TASK TO CARRY OUT: Work out how many lines in the entries below contain the string "single". Reply with that figure alone.

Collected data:
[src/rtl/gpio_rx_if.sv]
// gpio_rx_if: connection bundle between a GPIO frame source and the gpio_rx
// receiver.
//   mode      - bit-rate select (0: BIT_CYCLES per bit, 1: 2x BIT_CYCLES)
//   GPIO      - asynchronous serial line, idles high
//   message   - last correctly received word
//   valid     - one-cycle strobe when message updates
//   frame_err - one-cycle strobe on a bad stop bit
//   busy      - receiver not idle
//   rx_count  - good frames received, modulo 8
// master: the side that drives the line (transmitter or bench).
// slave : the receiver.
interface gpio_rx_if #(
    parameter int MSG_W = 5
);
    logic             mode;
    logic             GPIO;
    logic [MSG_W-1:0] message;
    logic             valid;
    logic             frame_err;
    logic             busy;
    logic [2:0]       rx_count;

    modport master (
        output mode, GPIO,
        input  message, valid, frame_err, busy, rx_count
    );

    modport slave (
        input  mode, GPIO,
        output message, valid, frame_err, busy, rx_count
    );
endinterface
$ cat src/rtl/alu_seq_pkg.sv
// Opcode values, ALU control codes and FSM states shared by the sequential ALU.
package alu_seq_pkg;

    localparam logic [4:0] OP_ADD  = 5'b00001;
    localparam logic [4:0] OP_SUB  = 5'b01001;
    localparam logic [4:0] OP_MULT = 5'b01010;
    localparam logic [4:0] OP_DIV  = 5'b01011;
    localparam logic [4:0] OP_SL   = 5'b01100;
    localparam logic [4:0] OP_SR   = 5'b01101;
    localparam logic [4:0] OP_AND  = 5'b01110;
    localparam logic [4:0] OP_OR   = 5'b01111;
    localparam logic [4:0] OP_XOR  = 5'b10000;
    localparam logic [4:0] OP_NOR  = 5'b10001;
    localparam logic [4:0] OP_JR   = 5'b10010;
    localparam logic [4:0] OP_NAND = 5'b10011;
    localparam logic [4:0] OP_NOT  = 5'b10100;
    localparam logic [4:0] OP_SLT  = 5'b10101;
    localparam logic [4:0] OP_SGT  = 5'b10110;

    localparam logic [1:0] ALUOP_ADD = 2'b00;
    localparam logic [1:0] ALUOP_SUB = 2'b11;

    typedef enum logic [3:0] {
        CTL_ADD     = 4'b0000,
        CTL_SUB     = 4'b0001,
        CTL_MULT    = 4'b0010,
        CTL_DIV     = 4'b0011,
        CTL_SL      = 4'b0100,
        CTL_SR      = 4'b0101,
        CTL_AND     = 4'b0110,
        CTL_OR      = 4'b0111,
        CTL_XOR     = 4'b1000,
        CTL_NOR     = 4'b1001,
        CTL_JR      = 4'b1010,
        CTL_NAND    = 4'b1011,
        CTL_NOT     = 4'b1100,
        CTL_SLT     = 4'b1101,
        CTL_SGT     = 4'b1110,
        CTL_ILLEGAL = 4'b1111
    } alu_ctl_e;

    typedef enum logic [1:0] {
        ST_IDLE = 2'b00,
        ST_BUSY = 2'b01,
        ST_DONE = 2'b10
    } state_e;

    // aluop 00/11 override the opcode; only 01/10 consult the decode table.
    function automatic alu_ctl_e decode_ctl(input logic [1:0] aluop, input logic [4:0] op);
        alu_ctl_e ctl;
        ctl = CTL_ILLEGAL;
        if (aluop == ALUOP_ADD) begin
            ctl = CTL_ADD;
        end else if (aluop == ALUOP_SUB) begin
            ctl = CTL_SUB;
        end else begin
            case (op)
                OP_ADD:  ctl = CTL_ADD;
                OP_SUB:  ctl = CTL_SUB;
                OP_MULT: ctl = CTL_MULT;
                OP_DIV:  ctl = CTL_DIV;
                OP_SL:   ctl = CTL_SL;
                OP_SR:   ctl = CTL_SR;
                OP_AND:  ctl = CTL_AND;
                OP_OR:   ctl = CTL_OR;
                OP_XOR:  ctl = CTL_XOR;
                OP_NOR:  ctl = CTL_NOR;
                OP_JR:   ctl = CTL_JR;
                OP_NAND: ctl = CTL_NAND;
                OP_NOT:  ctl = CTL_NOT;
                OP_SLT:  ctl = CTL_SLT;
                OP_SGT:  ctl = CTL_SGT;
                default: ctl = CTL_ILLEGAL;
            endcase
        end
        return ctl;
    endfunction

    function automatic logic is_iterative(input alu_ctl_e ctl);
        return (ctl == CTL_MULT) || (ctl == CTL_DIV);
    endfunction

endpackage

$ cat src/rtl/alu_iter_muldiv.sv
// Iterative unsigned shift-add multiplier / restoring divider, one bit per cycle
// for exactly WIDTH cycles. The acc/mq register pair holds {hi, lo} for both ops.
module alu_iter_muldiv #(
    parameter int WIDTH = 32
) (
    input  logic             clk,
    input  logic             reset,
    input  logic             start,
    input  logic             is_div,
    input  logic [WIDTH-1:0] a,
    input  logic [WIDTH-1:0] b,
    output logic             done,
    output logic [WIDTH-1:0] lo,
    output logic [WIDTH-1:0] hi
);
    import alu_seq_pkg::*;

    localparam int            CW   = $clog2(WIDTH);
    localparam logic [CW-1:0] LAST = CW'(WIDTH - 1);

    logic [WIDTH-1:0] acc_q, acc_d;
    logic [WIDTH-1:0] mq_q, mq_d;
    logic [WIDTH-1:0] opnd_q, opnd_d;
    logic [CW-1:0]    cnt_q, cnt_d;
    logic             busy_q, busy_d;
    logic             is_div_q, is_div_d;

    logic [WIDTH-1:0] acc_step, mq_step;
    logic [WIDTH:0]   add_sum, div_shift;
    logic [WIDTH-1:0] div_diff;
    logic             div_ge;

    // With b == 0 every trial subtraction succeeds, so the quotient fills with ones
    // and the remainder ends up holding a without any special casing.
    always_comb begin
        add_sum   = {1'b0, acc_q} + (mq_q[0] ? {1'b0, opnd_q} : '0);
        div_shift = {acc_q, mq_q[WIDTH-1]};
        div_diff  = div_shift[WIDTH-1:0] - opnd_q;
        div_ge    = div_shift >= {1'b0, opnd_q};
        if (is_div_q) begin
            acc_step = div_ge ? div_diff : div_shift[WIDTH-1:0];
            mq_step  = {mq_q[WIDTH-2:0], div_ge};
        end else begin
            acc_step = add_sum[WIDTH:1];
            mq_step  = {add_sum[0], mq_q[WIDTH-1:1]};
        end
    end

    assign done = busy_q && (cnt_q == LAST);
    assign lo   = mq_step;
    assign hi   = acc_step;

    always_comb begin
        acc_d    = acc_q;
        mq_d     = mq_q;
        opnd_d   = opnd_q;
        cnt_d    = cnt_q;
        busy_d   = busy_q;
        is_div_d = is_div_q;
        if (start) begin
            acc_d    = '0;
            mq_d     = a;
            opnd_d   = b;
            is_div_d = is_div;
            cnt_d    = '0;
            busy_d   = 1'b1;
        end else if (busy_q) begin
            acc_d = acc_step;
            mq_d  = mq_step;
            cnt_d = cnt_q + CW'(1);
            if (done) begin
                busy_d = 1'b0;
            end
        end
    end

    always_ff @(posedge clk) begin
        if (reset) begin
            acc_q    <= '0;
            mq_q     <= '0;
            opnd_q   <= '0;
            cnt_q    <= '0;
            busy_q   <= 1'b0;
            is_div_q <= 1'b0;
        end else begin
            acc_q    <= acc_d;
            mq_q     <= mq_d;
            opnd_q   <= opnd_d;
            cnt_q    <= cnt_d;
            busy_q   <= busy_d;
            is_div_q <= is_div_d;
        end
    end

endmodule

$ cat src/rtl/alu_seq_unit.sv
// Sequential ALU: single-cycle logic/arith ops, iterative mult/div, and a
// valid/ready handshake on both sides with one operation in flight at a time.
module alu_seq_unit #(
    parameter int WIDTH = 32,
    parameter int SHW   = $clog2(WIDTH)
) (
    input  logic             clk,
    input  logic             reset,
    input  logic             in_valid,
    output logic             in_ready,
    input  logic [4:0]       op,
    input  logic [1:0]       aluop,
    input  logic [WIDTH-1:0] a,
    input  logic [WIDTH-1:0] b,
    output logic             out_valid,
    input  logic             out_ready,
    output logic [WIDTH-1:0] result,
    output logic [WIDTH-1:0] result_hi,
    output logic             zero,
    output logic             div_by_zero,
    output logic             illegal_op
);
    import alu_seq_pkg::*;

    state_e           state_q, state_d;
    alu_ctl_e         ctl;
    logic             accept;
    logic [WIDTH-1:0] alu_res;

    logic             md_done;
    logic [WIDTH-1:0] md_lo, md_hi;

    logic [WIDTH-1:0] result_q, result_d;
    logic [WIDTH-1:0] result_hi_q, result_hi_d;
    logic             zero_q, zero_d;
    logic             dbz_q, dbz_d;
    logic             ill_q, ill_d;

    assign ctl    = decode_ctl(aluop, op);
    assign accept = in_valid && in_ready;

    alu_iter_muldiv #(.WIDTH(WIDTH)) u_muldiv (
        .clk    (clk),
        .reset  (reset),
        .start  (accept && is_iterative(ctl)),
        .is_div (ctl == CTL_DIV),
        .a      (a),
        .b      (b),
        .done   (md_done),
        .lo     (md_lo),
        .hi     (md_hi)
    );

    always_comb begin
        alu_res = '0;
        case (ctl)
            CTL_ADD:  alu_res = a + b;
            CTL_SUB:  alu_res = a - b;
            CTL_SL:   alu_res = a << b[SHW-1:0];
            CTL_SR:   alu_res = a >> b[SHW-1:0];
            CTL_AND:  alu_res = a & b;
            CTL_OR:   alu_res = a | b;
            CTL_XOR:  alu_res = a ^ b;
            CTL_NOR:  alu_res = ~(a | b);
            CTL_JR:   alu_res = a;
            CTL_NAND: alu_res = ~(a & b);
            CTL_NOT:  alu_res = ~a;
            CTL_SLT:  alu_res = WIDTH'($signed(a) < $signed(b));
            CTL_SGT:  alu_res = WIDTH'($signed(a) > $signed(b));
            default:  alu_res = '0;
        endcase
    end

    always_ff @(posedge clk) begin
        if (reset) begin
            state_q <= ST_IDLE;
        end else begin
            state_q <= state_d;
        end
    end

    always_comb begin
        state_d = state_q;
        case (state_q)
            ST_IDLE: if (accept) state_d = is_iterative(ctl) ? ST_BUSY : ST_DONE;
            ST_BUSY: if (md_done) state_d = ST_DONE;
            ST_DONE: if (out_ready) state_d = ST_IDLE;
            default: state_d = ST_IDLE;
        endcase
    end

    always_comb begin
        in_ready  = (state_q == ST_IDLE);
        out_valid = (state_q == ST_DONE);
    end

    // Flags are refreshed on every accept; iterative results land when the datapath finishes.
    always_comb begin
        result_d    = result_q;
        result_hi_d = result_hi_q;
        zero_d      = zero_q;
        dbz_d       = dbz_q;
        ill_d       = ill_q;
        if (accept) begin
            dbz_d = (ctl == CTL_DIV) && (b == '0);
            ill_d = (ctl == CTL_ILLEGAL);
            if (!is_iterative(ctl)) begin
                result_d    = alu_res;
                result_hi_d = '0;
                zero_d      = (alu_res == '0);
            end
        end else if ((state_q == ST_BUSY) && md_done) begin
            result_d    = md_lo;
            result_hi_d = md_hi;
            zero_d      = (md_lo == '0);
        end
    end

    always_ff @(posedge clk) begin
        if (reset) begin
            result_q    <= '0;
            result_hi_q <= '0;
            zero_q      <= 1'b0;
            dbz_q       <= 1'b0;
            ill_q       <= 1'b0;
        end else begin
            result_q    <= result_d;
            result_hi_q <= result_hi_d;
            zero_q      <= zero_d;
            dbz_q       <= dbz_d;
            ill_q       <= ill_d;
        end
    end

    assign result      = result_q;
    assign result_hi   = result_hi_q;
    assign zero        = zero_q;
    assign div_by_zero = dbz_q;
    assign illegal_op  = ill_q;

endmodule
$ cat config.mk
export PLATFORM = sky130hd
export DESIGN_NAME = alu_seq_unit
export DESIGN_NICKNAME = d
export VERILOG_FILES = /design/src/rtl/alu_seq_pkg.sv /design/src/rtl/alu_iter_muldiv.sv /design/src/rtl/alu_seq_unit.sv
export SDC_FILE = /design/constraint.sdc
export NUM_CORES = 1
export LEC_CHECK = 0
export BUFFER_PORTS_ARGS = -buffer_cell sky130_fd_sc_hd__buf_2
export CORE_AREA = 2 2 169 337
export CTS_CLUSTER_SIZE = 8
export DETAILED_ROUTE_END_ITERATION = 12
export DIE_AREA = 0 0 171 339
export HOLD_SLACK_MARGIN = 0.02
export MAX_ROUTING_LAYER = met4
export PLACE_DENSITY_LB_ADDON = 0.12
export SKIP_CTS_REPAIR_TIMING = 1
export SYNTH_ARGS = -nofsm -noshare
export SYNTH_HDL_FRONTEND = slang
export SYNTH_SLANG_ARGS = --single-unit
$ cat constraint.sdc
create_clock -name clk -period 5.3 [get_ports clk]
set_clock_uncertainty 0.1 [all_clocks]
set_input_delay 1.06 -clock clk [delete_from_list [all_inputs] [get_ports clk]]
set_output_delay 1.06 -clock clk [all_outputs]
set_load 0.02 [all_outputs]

TASK SOLUTION: 2